Thursday, October 13, 2011

Sleepless in Essex

This morning, I took a picture of this spider.

It's been in its web for several days. The web has been getting bigger and so has the spider. How do I know that? Because every time I go out my kitchen door to go to the bin, I see the bloody thing.

It. Is. Massive.

It's only about an inch from front toes to back toes but it's round and solid - like a stone.

I named it: Hercules.

Hercules is NOT my friend.

I've wished that Hercules would get eaten by one of next door's cats. Or pecked at by a bird. Or flicked by an unruly school child who walked all the way up my drive just to do so.

I HATE spiders.

I wish I hadn't wished.

Today, I had a visit from Paul-the-plumber. He said that he would come and go through the back door rather than walk wet shoes through my hallway to get to my kitchen to check the boiler.
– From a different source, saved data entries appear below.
===== src/rtl/mult_pkg.sv =====
// Shared definitions for the sequential shift-add multiplier:
// FSM state encoding, legal operand-width range and counter-width helper.
package mult_pkg;

  typedef enum logic [1:0] {
    IDLE = 2'd0,
    RUN  = 2'd1,
    FIX  = 2'd2,
    DONE = 2'd3
  } state_t;

  // Legal range of the operand width parameter.
  localparam int WIDTH_MIN = 2;
  localparam int WIDTH_MAX = 32;

  // Iteration counter must be able to hold the value WIDTH itself.
  function automatic int cw_of(input int w);
    return $clog2(w + 1);
  endfunction

endpackage


===== src/rtl/mult_seq_nbits_po.sv =====
// Datapath of the sequential multiplier: operand magnitude conversion,
// multiplicand register, 2*WIDTH accumulator with a WIDTH+1 bit adder,
// final sign fix-up and the held product register.
module mult_seq_nbits_po
  import mult_pkg::*;
#(
  parameter int WIDTH = 8
) (
  input  logic               clk,
  input  logic               reset,
  input  logic               load,
  input  logic               iterate,
  input  logic               fix,
  input  logic               signed_mode,
  input  logic               neg,
  input  logic [WIDTH-1:0]   a,
  input  logic [WIDTH-1:0]   b,
  output logic [2*WIDTH-1:0] product
);

  logic [WIDTH-1:0]   mcand_reg;
  logic [2*WIDTH-1:0] acc_reg;
  logic [2*WIDTH-1:0] product_reg;
  logic [WIDTH-1:0]   mag_a;
  logic [WIDTH-1:0]   mag_b;
  logic [WIDTH:0]     sum;

  // Absolute value of a signed operand; the most negative value maps to
  // 2^(WIDTH-1), which still fits as an unsigned WIDTH-bit magnitude.
  function automatic logic [WIDTH-1:0] magnitude(input logic sm, input logic [WIDTH-1:0] x);
    return (sm && x[WIDTH-1]) ? (~x + 1'b1) : x;
  endfunction

  // Operand magnitudes and the conditional add of one iteration (carry kept).
  always_comb begin
    mag_a = magnitude(signed_mode, a);
    mag_b = magnitude(signed_mode, b);
    sum   = {1'b0, acc_reg[2*WIDTH-1:WIDTH]};
    if (acc_reg[0]) begin
      sum = {1'b0, acc_reg[2*WIDTH-1:WIDTH]} + {1'b0, mcand_reg};
    end
  end

  // Load / shift-add / sign fix-up registers, each gated by an FSM enable.
  always_ff @(posedge clk) begin
    if (!reset) begin
      mcand_reg   <= '0;
      acc_reg     <= '0;
      product_reg <= '0;
    end else begin
      if (load) begin
        mcand_reg <= mag_a;
        acc_reg   <= {{WIDTH{1'b0}}, mag_b};
      end else if (iterate) begin
        // {carry, acc} shifted right by one
        acc_reg <= {sum, acc_reg[WIDTH-1:1]};
      end
      if (fix) begin
        product_reg <= neg ? (~acc_reg + 1'b1) : acc_reg;
      end
    end
  end

  assign product = product_reg;

endmodule


===== src/rtl/mult_seq_nbits.sv =====
// Sequential shift-add multiplier top: control FSM (IDLE/RUN/FIX/DONE),
// iteration counter and sign flag, driving the datapath through enables.
// Result is ready WIDTH+2 cycles after start is sampled, in both modes.
module mult_seq_nbits
  import mult_pkg::*;
#(
  parameter  int WIDTH = 8,
  localparam int CW    = cw_of(WIDTH)
) (
  input  logic               clk,
  input  logic               reset,
  input  logic               start,
  input  logic               signed_mode,
  input  logic [WIDTH-1:0]   a,
  input  logic [WIDTH-1:0]   b,
  output logic               busy,
  output logic               done,
  output logic [CW-1:0]      count,
  output logic [2*WIDTH-1:0] product
);

  localparam logic [CW-1:0] LAST_ITER = CW'(WIDTH - 1);

  state_t        state_reg, state_next;
  logic [CW-1:0] count_reg, count_next;
  logic          neg_reg, neg_next;
  logic          load, iterate, fix;

  // Next-state, counter and datapath-enable decode.
  always_comb begin
    state_next = state_reg;
    count_next = count_reg;
    neg_next   = neg_reg;
    load       = 1'b0;
    iterate    = 1'b0;
    fix        = 1'b0;
    case (state_reg)
      IDLE, DONE: begin
        if (start) begin
          load       = 1'b1;
          state_next = RUN;
          count_next = '0;
          neg_next   = signed_mode & (a[WIDTH-1] ^ b[WIDTH-1]);
        end else if (state_reg == DONE) begin
          state_next = IDLE;
        end
      end
      RUN: begin
        iterate    = 1'b1;
        count_next = count_reg + 1'b1;
        if (count_reg == LAST_ITER) begin
          state_next = FIX;
        end
      end
      FIX: begin
        fix        = 1'b1;
        state_next = DONE;
      end
      default: state_next = IDLE;
    endcase
  end

  // State, counter and sign flag registers.
  always_ff @(posedge clk) begin
    if (!reset) begin
      state_reg <= IDLE;
      count_reg <= '0;
      neg_reg   <= 1'b0;
    end else begin
      state_reg <= state_next;
      count_reg <= count_next;
      neg_reg   <= neg_next;
    end
  end

  assign busy  = (state_reg == RUN) || (state_reg == FIX);
  assign done  = (state_reg == DONE);
  assign count = count_reg;

  mult_seq_nbits_po #(
    .WIDTH(WIDTH)
  ) u_po (
    .clk        (clk),
    .reset      (reset),
    .load       (load),
    .iterate    (iterate),
    .fix        (fix),
    .signed_mode(signed_mode),
    .neg        (neg_reg),
    .a          (a),
    .b          (b),
    .product    (product)
  );

endmodule
[src/rtl/sdram_req_arb.sv]
// sdram_req_arb: merges a loader byte-write FIFO and a CPU byte-read port onto one SDRAM controller.
// Latency: a queued write issues 1 clk after it reaches the FIFO head; a CPU read takes >=3 clk plus controller slot time.
// Backpressure: ld_busy while the FIFO is full, cpu_rdy low while a read is outstanding; SDRAM_ARB_WORD_PACK_EN pairs even/odd bytes.
module sdram_req_arb #(
    parameter int FIFO_DEPTH = 8,
    parameter int RD_STARVE  = 4
) (
    input  logic        clk,
    input  logic        reset_n,
    input  logic        ld_wr,
    input  logic [24:0] ld_addr,
    input  logic [7:0]  ld_data,
    output logic        ld_busy,
    output logic        ld_ovf,
    input  logic        cpu_rd,
    input  logic [24:0] cpu_addr,
    output logic [7:0]  cpu_dout,
    output logic        cpu_rdy,
    output logic [24:0] sd_raddr,
    output logic        sd_rd,
    input  logic        sd_rd_rdy,
    input  logic [7:0]  sd_dout,
    output logic [24:0] sd_waddr,
    output logic [15:0] sd_din,
    output logic        sd_we,
    output logic        sd_we_req,
    input  logic        sd_we_ack
);
    localparam int AW = $clog2(FIFO_DEPTH);
    localparam int CW = AW + 1;
    localparam int SW = $clog2(RD_STARVE + 1);

    typedef enum logic [1:0] {IDLE, WR, RD_ISS, RD_WAIT} state_t;

    state_t          state, state_nx;
    logic [33:0]     mem [FIFO_DEPTH];
    logic [AW-1:0]   rd_ptr, wr_ptr;
    logic [CW-1:0]   count, pop_n;
    logic [SW-1:0]   starve;
    logic [24:0]     rd_addr;
    logic            rd_pend;
    logic            full, push, pop1, pop2, pop_any, issue, resync, may_wr;
    logic [33:0]     head;
    logic [24:0]     wr_addr_nx;
    logic [15:0]     wr_din_nx;
    logic            wr_we_nx;

    // entry layout: {addr[24:0], data[7:0], we_flag}
    assign head    = mem[rd_ptr];
    assign full    = (count == CW'(FIFO_DEPTH));
    assign pop_any = pop1 | pop2;
    assign push    = ld_wr && (!full || pop_any);
    assign pop_n   = pop2 ? CW'(2) : (pop1 ? CW'(1) : CW'(0));
    assign may_wr  = (count != '0) && (!rd_pend || (starve < SW'(RD_STARVE)));

`ifdef SDRAM_ARB_WORD_PACK_EN
    logic [33:0] next_ent;
    logic [2:0]  wait_cnt;
    logic        pair_ok, hold_even;

    assign next_ent  = mem[rd_ptr + AW'(1)];
    assign pair_ok   = !head[9] && (count >= CW'(2)) && (next_ent[33:9] == head[33:9] + 25'd1);
    // a lone even byte waits briefly for its odd partner unless a read or a full FIFO needs service
    assign hold_even = !head[9] && (count == CW'(1)) && !rd_pend && !full && (wait_cnt < 3'd4);

    always_ff @(posedge clk or negedge reset_n) begin
        if (!reset_n)
            wait_cnt <= '0;
        else if (state == IDLE && sd_we_req == sd_we_ack && may_wr && hold_even)
            wait_cnt <= wait_cnt + 3'd1;
        else
            wait_cnt <= '0;
    end
`endif

    always_comb begin
        state_nx   = state;
        pop1       = 1'b0;
        pop2       = 1'b0;
        issue      = 1'b0;
        resync     = 1'b0;
        wr_addr_nx = head[33:9];
        wr_din_nx  = {head[8:1], head[8:1]};
        wr_we_nx   = head[0];
        case (state)
            IDLE: begin
                // a mismatch here can only be a stale ack from before reset
                if (sd_we_req != sd_we_ack) begin
                    resync = 1'b1;
                end else if (may_wr) begin
`ifdef SDRAM_ARB_WORD_PACK_EN
                    if (pair_ok) begin
                        pop2      = 1'b1;
                        issue     = 1'b1;
                        wr_din_nx = {next_ent[8:1], head[8:1]};
                        wr_we_nx  = 1'b0;
                        state_nx  = WR;
                    end else if (!hold_even) begin
                        pop1     = 1'b1;
                        issue    = 1'b1;
                        state_nx = WR;
                    end
`else
                    pop1     = 1'b1;
                    issue    = 1'b1;
                    state_nx = WR;
`endif
                end else if (rd_pend) begin
                    state_nx = RD_ISS;
                end
            end
            WR:      if (sd_we_ack == sd_we_req) state_nx = IDLE;
            RD_ISS:  if (!sd_rd_rdy) state_nx = RD_WAIT;
            RD_WAIT: if (sd_rd_rdy) state_nx = IDLE;
            default: state_nx = IDLE;
        endcase
    end

    always_ff @(posedge clk) begin
        if (push) mem[wr_ptr] <= {ld_addr, ld_data, 1'b1};
    end

    always_ff @(posedge clk or negedge reset_n) begin
        if (!reset_n) begin
            rd_ptr  <= '0;
            wr_ptr  <= '0;
            count   <= '0;
            ld_busy <= 1'b0;
            ld_ovf  <= 1'b0;
        end else begin
            if (push) wr_ptr <= wr_ptr + AW'(1);
            if (pop2) rd_ptr <= rd_ptr + AW'(2);
            else if (pop1) rd_ptr <= rd_ptr + AW'(1);
            count   <= count + CW'(push) - pop_n;
            ld_busy <= full || ((count == CW'(FIFO_DEPTH - 1)) && push && !pop_any);
            if (ld_wr && full && !pop_any) ld_ovf <= 1'b1;
        end
    end

    always_ff @(posedge clk or negedge reset_n) begin
        if (!reset_n) begin
            state     <= IDLE;
            sd_waddr  <= '0;
            sd_din    <= '0;
            sd_we     <= 1'b0;
            sd_we_req <= 1'b0;
            sd_raddr  <= '0;
            sd_rd     <= 1'b0;
            starve    <= '0;
        end else begin
            state <= state_nx;
            if (resync) begin
                sd_we_req <= sd_we_ack;
            end else if (issue) begin
                sd_waddr  <= wr_addr_nx;
                sd_din    <= wr_din_nx;
                sd_we     <= wr_we_nx;
                sd_we_req <= ~sd_we_req;
            end
            if (state == RD_ISS) begin
                sd_raddr <= rd_addr;
                sd_rd    <= 1'b1;
            end else if (state == RD_WAIT && sd_rd_rdy) begin
                sd_rd <= 1'b0;
            end
            if (!rd_pend || state == RD_ISS)
                starve <= '0;
            else if (issue && starve != SW'(RD_STARVE))
                starve <= starve + SW'(1);
        end
    end

    always_ff @(posedge clk or negedge reset_n) begin
        if (!reset_n) begin
            rd_addr  <= '0;
            rd_pend  <= 1'b0;
            cpu_rdy  <= 1'b1;
            cpu_dout <= '0;
        end else begin
            if (cpu_rd && cpu_rdy) begin
                rd_addr <= cpu_addr;
                rd_pend <= 1'b1;
                cpu_rdy <= 1'b0;
            end else if (state == RD_WAIT && sd_rd_rdy) begin
                rd_pend  <= 1'b0;
                cpu_rdy  <= 1'b1;
                cpu_dout <= sd_dout;
            end
        end
    end
endmodule
--- config.mk ---
export PLATFORM = sky130hd
export DESIGN_NAME = fetch_unit
export DESIGN_NICKNAME = d
export VERILOG_FILES = /design/src/rtl/fetch_unit.sv
export SDC_FILE = /design/constraint.sdc
export NUM_CORES = 1
export LEC_CHECK = 0
export CORE_AREA = 2 2 88 175
export DETAILED_ROUTE_END_ITERATION = 6
export DIE_AREA = 0 0 90 177
export PLACE_DENSITY = 0.84
export RECOVER_POWER = 100
export SETUP_SLACK_MARGIN = 0.1
export SLEW_MARGIN = 20
export SYNTH_ARGS = -nofsm -noshare
export SYNTH_HDL_FRONTEND = slang
export SYNTH_SLANG_ARGS = --single-unit
--- constraint.sdc ---
create_clock -name clk -period 5.4 [get_ports clk]
set_input_delay 1.08 -clock clk [delete_from_list [all_inputs] [get_ports clk]]
set_output_delay 1.08 -clock clk [all_outputs]
set_load 0.02 [all_outputs]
To make things easier for him, I went outside and moved one of the rubbish bins that stands in front of the garden gate. As I did so, I felt a large, wet net stretch across the back of my head.

Yes, the wet net was Hercules' home.

Hercules' WEB.

I ran past Paul-the-plumber, screaming, shaking my head violently and running my fingers through my hair, desperately hoping that Hercules had been out for a walk when I'd 'knocked'. I left Paul-the-plumber to do what he needed to and ran around my living room, shaking my head and raking my fingers through my hair while pulling off my cardigan and checking the back of my jeans and down my bra. (Obviously.)

I expected to hear a noise. You know, the sound a seven-year-old boy makes when he jumps off the top bunk. In Wellies. While carrying a small pony.

That would have been the noise Hercules would have made falling from my person.

There was no noise.

After 30 minutes of running/raking/screaming/searching, I gave up. Exhausted.

Hercules' home is still there... but Hercules isn't.

Only time will tell.

Listen for the screams, readers. Listen for the screams.

13 comments:

  1. ROTFL

    Having been lunch for many a spider, I can understand your concern. But maybe you've pierced his little eardrums with your screaming and he'll now die a slow death.

    Here's hoping.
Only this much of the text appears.